What you need to do ::
Scan the records and identify every line in which the string "master" occurs, then return those lines.

Dataset excerpts ::
= Beginning of Section =

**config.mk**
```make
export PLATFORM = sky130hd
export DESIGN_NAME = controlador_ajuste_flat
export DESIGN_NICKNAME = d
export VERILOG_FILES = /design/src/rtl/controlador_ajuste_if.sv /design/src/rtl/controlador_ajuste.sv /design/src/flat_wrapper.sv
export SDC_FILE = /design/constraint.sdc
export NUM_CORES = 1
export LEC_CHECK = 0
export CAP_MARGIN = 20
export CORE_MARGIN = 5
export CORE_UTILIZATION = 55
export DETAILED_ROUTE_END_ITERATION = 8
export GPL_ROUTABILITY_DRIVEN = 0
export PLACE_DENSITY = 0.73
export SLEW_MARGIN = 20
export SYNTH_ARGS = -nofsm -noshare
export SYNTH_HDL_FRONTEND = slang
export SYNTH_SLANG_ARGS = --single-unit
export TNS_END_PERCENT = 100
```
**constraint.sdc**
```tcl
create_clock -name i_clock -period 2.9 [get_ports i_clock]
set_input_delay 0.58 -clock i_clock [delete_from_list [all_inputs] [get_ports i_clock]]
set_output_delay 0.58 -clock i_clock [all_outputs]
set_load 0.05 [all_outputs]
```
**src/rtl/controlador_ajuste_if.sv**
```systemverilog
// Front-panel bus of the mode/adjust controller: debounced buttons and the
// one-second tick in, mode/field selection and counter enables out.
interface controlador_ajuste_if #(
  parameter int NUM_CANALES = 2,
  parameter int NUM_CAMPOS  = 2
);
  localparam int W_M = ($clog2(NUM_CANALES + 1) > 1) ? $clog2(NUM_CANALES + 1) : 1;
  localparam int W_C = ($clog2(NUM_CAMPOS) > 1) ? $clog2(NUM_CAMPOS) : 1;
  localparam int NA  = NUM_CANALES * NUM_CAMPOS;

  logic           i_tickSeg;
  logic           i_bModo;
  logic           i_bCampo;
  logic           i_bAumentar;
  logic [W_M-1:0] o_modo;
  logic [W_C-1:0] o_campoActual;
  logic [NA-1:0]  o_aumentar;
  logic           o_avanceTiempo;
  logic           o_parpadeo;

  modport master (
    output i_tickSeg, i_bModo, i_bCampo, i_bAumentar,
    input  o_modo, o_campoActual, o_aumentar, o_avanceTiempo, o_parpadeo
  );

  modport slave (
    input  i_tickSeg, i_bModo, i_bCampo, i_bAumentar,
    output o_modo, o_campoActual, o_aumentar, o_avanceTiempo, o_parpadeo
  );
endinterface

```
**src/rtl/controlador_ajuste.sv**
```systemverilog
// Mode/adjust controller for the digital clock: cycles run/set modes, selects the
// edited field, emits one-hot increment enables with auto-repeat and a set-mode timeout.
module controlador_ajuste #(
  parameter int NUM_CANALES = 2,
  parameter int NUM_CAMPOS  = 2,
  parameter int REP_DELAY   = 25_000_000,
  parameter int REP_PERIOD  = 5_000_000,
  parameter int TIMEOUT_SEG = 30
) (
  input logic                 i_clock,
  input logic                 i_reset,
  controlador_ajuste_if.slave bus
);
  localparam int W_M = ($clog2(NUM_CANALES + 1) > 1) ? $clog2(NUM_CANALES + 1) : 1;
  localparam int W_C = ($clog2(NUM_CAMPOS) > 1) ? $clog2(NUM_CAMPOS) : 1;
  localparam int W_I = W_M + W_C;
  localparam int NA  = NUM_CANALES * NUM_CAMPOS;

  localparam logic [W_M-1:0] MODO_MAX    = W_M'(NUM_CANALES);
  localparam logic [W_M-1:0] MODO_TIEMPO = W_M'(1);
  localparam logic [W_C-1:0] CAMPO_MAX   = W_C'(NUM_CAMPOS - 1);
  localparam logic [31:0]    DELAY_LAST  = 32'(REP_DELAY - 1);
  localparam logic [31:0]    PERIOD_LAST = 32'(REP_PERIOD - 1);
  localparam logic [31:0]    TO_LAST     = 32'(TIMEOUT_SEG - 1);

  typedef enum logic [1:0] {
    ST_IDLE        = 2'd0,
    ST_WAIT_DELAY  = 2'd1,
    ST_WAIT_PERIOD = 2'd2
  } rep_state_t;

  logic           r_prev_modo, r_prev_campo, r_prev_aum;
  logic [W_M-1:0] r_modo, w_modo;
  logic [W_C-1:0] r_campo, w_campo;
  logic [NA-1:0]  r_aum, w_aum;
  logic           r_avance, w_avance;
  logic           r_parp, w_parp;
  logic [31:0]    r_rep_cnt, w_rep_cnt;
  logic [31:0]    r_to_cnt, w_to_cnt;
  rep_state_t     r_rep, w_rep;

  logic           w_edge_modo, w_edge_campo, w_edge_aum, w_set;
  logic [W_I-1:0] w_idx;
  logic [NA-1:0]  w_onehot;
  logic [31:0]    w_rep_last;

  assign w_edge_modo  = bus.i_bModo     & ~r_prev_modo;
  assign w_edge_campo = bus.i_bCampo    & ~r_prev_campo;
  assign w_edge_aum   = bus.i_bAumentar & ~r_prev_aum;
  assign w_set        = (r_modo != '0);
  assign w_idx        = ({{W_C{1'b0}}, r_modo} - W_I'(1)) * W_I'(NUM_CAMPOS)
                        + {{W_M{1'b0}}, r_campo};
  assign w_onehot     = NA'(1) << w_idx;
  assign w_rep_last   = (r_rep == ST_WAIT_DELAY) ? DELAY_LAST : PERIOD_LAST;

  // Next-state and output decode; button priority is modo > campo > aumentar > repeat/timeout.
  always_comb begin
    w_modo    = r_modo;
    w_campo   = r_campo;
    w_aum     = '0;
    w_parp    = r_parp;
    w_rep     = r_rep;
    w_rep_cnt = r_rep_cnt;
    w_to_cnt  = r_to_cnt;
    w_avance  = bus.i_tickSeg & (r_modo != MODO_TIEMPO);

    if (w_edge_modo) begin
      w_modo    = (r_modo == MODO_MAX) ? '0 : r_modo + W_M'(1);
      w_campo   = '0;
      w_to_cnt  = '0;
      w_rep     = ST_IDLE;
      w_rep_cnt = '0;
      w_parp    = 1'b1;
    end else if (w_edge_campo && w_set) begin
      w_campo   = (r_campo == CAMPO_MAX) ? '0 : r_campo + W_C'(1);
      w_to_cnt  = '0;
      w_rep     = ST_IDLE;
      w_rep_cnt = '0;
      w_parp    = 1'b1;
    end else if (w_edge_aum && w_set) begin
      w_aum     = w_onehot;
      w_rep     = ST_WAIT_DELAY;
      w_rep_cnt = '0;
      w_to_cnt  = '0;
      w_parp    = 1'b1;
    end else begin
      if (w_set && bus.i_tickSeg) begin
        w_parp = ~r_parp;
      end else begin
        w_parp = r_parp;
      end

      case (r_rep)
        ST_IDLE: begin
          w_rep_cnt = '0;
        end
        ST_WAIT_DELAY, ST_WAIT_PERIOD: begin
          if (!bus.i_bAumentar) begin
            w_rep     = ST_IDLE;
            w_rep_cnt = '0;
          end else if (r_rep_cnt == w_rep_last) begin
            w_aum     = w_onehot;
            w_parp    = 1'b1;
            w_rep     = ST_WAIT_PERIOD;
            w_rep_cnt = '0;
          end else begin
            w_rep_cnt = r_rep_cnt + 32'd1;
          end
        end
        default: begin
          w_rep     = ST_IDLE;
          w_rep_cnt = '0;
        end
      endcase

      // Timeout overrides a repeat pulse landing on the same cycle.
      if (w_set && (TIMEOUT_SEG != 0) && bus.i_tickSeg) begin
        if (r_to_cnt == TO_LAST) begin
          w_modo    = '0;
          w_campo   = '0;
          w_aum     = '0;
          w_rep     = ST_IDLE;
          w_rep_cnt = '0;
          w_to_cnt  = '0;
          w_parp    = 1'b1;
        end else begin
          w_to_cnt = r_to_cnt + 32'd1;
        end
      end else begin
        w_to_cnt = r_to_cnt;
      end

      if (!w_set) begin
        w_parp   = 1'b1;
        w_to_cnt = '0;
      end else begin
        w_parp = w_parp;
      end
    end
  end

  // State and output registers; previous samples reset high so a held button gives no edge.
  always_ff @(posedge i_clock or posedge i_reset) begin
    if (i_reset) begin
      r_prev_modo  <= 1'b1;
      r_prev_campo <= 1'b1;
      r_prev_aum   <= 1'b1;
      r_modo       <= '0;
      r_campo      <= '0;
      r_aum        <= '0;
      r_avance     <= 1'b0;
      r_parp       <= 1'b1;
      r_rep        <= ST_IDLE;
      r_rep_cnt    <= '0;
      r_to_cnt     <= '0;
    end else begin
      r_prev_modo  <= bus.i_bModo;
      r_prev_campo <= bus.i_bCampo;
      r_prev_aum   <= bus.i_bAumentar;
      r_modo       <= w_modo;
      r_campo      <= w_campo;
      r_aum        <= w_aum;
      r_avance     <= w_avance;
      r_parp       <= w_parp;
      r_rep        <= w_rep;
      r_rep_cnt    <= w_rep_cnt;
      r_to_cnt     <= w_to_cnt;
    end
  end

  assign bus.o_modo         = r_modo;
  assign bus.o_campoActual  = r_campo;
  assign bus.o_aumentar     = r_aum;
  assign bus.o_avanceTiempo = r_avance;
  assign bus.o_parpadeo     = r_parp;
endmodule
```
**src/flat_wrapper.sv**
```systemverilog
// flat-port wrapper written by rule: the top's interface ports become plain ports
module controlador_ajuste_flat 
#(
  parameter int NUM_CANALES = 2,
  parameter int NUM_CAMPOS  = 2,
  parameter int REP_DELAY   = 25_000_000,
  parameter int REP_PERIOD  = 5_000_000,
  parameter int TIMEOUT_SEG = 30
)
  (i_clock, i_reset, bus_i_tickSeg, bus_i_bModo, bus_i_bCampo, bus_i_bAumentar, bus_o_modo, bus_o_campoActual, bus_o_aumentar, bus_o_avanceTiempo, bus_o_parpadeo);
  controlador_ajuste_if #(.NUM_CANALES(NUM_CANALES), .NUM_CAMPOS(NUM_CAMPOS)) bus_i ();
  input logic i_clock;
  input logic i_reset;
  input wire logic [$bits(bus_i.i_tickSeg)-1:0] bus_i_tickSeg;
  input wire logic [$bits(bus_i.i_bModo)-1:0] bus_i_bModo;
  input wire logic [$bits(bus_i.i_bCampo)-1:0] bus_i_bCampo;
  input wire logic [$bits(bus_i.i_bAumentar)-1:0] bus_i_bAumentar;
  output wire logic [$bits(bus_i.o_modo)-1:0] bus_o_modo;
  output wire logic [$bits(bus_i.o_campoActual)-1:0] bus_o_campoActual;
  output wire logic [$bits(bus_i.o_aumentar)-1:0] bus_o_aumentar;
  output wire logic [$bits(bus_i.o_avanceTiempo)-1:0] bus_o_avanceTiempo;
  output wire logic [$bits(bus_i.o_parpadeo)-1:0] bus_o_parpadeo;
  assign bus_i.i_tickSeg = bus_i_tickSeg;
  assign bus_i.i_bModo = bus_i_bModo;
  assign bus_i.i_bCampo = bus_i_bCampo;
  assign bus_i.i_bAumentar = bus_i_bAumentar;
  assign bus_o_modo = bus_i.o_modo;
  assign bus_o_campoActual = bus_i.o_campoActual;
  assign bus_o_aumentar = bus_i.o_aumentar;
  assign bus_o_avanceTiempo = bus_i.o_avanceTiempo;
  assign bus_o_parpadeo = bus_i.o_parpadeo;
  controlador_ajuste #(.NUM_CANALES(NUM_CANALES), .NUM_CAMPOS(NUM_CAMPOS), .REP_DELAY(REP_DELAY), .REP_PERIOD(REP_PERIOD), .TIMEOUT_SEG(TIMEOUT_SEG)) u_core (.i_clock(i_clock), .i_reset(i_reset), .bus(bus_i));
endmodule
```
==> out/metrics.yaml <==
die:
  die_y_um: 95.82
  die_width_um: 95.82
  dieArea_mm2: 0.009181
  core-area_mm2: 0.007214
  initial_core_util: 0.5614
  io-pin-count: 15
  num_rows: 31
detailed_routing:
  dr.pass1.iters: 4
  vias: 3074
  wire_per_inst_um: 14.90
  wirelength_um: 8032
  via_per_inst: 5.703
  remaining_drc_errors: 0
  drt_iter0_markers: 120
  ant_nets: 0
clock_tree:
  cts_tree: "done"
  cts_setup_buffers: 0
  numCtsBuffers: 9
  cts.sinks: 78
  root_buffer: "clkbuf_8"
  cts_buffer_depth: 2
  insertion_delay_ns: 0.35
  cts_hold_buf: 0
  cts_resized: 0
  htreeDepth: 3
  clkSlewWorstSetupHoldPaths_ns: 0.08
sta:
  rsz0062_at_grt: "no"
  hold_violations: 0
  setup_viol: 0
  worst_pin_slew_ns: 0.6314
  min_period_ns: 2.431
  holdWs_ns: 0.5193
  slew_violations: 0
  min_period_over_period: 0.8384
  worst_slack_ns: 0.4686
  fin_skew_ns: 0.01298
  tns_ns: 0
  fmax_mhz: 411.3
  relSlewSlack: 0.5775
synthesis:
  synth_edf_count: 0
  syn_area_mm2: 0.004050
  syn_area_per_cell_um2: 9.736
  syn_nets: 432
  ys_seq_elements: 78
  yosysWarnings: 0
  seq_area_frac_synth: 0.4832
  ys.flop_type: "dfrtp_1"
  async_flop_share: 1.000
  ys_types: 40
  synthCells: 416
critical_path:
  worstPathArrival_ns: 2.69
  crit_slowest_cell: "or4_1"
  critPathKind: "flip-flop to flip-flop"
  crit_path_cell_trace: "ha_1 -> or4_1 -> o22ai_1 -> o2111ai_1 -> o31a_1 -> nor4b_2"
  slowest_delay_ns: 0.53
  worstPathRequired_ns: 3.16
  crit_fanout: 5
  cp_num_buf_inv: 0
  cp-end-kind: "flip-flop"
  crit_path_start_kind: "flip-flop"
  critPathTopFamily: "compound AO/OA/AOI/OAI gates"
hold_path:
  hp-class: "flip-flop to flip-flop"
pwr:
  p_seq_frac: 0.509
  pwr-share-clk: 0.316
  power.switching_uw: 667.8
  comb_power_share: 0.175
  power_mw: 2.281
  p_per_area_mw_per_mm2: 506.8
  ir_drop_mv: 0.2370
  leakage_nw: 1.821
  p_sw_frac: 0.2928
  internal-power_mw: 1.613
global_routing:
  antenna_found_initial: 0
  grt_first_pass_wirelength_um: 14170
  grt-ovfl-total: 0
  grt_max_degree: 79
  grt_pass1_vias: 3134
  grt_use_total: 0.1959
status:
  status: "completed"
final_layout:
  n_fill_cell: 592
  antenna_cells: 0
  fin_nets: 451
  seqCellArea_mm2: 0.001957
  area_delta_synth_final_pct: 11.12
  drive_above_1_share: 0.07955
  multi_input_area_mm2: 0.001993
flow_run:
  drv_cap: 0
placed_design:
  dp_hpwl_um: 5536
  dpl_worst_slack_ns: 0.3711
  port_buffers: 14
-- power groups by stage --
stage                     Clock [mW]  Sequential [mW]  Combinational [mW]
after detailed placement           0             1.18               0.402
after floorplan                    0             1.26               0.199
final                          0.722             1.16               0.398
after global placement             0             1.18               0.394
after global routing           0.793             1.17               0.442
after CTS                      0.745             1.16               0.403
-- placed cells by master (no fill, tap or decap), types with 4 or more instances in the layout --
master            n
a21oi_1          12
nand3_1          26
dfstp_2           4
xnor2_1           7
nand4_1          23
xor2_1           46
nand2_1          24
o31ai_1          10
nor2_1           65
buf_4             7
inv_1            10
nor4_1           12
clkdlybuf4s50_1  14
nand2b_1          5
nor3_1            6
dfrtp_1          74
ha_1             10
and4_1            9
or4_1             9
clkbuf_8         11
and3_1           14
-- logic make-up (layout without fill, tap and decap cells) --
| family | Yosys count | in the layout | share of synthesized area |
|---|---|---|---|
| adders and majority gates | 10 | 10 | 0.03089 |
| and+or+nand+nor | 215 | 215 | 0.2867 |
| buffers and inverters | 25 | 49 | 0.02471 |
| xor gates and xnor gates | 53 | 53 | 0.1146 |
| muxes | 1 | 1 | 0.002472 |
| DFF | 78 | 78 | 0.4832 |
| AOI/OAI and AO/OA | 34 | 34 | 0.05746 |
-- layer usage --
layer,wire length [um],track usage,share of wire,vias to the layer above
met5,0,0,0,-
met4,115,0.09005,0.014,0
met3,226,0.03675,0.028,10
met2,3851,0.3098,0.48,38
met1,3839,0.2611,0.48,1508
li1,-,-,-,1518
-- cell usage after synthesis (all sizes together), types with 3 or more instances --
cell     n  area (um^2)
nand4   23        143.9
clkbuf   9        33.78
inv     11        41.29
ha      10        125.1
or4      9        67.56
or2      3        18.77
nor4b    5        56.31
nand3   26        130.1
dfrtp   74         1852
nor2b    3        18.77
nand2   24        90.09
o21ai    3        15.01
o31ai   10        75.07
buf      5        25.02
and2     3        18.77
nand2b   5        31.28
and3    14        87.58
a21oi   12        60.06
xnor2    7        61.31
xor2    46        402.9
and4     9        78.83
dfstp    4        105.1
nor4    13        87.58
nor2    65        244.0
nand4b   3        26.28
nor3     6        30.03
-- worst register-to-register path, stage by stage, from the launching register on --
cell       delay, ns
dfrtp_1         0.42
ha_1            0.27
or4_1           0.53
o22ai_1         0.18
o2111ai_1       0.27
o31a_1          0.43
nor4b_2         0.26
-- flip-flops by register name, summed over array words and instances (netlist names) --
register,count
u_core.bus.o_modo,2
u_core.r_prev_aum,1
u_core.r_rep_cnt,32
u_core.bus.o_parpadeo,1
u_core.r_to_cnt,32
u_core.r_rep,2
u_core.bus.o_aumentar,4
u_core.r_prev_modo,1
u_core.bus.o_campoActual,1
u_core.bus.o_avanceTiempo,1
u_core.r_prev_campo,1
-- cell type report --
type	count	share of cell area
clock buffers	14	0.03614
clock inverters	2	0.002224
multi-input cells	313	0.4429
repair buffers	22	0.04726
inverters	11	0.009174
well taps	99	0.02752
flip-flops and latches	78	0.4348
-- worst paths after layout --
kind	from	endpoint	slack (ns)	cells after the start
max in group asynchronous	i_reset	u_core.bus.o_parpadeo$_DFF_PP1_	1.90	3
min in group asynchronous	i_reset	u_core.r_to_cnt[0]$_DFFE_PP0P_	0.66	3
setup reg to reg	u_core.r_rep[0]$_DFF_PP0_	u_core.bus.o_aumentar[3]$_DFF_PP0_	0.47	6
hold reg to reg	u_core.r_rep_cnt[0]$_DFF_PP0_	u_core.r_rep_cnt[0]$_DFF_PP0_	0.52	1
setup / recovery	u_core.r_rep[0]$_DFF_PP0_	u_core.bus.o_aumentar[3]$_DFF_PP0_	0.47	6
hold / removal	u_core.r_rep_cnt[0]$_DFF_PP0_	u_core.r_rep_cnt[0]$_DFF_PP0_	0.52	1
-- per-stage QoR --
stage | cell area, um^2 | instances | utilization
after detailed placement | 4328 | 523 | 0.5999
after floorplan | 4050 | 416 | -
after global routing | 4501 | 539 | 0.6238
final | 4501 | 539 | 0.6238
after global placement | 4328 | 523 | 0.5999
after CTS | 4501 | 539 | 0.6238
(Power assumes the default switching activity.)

= End of Section =

Response to the exercise ::
  modport master (
-- placed cells by master (no fill, tap or decap), types with 4 or more instances in the layout --
master            n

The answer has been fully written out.